Copy out, precisely as given, the lines from the line with "24 | 39.6 |" to the end of the entries that follow.

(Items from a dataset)

-=-=-

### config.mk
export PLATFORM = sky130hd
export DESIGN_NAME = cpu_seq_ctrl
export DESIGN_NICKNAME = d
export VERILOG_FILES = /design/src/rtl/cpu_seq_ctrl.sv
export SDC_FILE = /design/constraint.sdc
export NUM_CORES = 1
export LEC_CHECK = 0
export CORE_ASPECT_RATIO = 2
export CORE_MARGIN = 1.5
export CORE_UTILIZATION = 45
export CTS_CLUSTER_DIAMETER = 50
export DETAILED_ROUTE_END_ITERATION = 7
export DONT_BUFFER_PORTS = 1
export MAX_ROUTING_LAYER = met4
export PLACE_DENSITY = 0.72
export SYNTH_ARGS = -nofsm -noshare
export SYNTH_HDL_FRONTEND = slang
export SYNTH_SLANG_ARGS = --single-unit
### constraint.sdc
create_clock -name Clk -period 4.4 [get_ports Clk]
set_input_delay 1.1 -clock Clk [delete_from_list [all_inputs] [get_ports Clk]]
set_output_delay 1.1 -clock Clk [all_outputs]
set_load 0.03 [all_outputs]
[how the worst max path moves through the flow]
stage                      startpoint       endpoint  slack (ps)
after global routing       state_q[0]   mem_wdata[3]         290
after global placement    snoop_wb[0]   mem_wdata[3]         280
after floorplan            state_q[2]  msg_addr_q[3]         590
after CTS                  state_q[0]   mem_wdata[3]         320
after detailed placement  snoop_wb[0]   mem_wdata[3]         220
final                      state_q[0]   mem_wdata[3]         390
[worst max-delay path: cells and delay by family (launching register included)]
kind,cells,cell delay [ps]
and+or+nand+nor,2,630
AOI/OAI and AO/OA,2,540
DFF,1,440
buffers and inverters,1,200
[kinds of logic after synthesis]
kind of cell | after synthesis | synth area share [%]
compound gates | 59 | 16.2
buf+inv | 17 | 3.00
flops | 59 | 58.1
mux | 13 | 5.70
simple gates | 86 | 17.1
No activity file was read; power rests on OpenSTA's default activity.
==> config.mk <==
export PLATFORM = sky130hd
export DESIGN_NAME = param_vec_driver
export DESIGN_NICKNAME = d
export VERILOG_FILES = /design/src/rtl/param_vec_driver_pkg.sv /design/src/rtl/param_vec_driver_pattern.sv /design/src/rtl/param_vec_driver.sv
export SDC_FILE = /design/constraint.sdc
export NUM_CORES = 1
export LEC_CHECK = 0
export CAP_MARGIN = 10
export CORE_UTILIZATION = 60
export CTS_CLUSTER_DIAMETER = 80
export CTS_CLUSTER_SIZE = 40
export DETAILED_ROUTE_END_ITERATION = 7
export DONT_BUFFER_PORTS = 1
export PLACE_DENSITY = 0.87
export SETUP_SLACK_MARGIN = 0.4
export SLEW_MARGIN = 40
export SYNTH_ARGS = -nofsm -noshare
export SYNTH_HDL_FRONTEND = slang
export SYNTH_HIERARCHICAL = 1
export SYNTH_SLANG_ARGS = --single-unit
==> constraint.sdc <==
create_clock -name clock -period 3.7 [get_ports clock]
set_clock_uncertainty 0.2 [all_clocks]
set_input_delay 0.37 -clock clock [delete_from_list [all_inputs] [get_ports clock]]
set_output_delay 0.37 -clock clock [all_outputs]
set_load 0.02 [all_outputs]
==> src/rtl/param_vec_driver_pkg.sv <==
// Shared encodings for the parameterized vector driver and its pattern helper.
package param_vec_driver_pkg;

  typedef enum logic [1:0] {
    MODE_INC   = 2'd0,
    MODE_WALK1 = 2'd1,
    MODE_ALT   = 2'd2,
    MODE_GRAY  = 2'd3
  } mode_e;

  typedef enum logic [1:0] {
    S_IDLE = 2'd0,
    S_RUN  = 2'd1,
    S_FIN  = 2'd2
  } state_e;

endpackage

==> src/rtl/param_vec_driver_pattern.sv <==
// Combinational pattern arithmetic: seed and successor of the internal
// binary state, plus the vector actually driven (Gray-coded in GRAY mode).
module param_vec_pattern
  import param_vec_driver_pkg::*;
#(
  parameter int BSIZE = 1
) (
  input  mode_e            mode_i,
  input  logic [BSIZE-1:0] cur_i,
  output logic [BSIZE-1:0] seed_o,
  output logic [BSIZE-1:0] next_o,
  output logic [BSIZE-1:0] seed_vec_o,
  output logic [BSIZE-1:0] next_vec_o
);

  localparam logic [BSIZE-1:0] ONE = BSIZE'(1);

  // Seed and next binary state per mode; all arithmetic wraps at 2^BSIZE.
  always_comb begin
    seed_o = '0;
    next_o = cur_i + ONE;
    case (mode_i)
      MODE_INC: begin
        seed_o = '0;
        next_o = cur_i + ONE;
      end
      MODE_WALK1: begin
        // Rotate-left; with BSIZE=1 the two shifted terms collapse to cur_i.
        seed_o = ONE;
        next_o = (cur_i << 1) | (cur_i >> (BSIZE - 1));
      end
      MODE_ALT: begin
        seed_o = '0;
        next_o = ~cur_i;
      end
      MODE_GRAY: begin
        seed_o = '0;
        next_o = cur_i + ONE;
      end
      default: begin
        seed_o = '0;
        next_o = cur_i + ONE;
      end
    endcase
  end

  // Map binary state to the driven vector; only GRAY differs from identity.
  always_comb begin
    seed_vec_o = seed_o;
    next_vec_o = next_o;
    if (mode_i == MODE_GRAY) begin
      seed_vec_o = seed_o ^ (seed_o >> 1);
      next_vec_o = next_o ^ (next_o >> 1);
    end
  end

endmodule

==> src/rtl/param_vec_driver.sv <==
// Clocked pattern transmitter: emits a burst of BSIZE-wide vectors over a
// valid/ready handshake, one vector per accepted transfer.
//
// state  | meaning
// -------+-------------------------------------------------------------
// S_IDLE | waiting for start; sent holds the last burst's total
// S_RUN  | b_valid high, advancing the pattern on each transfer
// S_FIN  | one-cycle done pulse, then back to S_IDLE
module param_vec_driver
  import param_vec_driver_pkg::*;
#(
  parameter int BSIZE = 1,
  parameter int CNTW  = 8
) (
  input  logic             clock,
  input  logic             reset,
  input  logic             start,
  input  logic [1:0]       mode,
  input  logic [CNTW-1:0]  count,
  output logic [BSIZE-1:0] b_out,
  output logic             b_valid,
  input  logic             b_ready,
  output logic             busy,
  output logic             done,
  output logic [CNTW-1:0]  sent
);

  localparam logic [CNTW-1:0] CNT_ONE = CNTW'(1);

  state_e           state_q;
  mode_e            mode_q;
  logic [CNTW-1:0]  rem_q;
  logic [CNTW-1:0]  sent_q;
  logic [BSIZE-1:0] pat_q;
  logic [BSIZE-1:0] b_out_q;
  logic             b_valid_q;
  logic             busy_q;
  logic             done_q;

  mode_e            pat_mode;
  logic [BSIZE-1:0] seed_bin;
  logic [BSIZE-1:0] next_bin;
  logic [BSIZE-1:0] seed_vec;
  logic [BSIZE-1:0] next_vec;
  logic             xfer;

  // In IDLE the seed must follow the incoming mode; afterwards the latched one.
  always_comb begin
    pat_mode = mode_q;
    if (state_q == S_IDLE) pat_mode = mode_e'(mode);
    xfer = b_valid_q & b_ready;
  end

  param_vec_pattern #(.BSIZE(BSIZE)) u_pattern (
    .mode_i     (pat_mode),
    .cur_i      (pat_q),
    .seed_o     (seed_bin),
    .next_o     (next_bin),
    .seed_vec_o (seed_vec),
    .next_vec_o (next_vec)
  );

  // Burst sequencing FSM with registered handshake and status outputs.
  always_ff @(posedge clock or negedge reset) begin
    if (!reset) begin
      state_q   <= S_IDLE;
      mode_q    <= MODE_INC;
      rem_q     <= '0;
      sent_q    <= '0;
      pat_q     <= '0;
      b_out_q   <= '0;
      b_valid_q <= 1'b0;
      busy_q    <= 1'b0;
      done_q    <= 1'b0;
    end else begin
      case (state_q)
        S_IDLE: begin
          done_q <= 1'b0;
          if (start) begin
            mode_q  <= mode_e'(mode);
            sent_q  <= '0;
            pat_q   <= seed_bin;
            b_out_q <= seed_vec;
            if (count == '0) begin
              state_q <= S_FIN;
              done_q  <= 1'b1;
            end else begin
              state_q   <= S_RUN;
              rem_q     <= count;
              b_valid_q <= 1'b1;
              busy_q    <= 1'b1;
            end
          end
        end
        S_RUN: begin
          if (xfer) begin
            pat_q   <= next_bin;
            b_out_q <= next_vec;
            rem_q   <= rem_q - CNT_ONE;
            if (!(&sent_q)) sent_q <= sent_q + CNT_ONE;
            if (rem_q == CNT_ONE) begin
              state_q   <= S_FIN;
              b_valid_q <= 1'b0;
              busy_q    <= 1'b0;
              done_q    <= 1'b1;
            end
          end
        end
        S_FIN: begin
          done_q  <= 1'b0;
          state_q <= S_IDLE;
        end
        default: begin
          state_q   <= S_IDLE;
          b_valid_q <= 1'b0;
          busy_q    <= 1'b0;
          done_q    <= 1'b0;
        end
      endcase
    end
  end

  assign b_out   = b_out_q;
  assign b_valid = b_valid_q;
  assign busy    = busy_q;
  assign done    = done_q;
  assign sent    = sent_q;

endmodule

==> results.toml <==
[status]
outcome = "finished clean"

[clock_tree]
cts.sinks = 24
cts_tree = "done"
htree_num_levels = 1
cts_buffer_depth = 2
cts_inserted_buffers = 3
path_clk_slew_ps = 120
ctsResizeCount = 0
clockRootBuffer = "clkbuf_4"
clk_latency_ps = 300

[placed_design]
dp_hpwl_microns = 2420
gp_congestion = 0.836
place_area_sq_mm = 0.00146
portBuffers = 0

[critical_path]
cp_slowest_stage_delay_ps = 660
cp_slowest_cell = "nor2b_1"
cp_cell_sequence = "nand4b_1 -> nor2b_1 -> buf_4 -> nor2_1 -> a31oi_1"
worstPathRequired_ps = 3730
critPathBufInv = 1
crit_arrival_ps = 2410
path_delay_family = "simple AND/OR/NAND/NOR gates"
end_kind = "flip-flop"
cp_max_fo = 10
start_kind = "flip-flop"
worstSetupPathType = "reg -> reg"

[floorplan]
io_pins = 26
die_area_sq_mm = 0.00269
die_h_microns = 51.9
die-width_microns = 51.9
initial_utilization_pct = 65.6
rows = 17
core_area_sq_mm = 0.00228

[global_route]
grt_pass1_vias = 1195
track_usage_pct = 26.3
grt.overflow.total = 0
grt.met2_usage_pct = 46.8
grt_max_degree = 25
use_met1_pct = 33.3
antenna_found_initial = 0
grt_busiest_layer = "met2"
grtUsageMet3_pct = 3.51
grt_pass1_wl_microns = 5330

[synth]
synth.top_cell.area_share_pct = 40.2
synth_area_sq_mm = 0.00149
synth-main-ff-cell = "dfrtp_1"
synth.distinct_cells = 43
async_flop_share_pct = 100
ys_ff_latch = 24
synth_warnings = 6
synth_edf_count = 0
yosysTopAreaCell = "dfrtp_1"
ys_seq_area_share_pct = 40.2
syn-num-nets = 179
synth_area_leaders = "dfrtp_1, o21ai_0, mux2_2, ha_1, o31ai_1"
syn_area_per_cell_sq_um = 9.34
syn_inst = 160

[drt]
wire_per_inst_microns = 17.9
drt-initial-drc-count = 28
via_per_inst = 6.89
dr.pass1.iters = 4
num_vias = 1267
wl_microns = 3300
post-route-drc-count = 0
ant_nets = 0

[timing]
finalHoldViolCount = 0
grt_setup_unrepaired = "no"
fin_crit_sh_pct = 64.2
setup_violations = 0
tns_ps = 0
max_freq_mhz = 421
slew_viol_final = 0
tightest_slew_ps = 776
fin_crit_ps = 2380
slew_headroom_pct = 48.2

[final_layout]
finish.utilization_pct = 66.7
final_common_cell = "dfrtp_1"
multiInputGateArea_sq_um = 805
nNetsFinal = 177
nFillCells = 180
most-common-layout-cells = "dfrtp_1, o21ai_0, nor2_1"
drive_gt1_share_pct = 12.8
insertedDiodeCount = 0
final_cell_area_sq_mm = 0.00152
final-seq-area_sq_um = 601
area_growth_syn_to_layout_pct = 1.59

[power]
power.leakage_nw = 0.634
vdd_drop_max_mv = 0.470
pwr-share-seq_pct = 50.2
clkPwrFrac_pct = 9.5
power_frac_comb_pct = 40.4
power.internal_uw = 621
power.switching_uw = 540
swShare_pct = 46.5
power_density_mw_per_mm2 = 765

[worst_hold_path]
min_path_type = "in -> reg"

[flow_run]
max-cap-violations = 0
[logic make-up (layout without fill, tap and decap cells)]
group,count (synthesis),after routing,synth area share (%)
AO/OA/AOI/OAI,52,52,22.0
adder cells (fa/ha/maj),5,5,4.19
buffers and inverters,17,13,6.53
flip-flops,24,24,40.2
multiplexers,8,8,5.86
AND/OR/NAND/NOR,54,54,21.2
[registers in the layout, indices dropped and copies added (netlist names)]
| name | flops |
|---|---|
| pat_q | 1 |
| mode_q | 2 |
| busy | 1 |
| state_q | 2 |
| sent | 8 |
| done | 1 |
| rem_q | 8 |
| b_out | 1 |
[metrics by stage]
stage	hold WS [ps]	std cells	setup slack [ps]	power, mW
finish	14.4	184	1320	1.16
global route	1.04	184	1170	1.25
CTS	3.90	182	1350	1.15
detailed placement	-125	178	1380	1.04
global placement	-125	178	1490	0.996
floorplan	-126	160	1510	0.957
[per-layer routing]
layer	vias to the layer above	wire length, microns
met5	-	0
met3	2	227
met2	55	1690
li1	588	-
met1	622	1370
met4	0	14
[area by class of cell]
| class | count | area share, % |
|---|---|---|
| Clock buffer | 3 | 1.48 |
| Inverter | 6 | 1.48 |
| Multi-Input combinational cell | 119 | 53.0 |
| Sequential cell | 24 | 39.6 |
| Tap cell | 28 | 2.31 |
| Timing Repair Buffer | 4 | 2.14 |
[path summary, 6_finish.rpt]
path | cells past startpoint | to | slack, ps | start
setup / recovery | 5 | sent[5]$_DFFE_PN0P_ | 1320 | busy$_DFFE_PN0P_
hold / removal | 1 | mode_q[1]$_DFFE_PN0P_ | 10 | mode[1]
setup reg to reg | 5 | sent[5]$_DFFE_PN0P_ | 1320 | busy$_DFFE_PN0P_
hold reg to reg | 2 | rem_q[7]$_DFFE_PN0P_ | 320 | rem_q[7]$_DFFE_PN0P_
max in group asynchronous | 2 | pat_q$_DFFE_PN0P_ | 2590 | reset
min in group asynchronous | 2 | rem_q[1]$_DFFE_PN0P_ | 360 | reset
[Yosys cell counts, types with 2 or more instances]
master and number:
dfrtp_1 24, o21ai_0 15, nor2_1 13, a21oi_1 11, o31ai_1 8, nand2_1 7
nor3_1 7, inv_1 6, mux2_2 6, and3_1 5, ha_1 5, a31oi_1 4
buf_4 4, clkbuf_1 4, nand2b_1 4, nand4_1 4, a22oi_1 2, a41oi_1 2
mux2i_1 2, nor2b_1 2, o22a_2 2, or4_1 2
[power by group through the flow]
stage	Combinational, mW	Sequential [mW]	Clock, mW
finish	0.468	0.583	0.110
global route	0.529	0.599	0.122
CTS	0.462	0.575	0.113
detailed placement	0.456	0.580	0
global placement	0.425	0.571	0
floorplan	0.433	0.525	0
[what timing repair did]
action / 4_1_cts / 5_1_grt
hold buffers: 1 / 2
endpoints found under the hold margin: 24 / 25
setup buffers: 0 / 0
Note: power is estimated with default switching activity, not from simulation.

-=-=-

**Finished task**.
| Sequential cell | 24 | 39.6 |
| Tap cell | 28 | 2.31 |
| Timing Repair Buffer | 4 | 2.14 |
[path summary, 6_finish.rpt]
path | cells past startpoint | to | slack, ps | start
setup / recovery | 5 | sent[5]$_DFFE_PN0P_ | 1320 | busy$_DFFE_PN0P_
hold / removal | 1 | mode_q[1]$_DFFE_PN0P_ | 10 | mode[1]
setup reg to reg | 5 | sent[5]$_DFFE_PN0P_ | 1320 | busy$_DFFE_PN0P_
hold reg to reg | 2 | rem_q[7]$_DFFE_PN0P_ | 320 | rem_q[7]$_DFFE_PN0P_
max in group asynchronous | 2 | pat_q$_DFFE_PN0P_ | 2590 | reset
min in group asynchronous | 2 | rem_q[1]$_DFFE_PN0P_ | 360 | reset
[Yosys cell counts, types with 2 or more instances]
master and number:
dfrtp_1 24, o21ai_0 15, nor2_1 13, a21oi_1 11, o31ai_1 8, nand2_1 7
nor3_1 7, inv_1 6, mux2_2 6, and3_1 5, ha_1 5, a31oi_1 4
buf_4 4, clkbuf_1 4, nand2b_1 4, nand4_1 4, a22oi_1 2, a41oi_1 2
mux2i_1 2, nor2b_1 2, o22a_2 2, or4_1 2
[power by group through the flow]
stage	Combinational, mW	Sequential [mW]	Clock, mW
finish	0.468	0.583	0.110
global route	0.529	0.599	0.122
CTS	0.462	0.575	0.113
detailed placement	0.456	0.580	0
global placement	0.425	0.571	0
floorplan	0.433	0.525	0
[what timing repair did]
action / 4_1_cts / 5_1_grt
hold buffers: 1 / 2
endpoints found under the hold margin: 24 / 25
setup buffers: 0 / 0
Note: power is estimated with default switching activity, not from simulation.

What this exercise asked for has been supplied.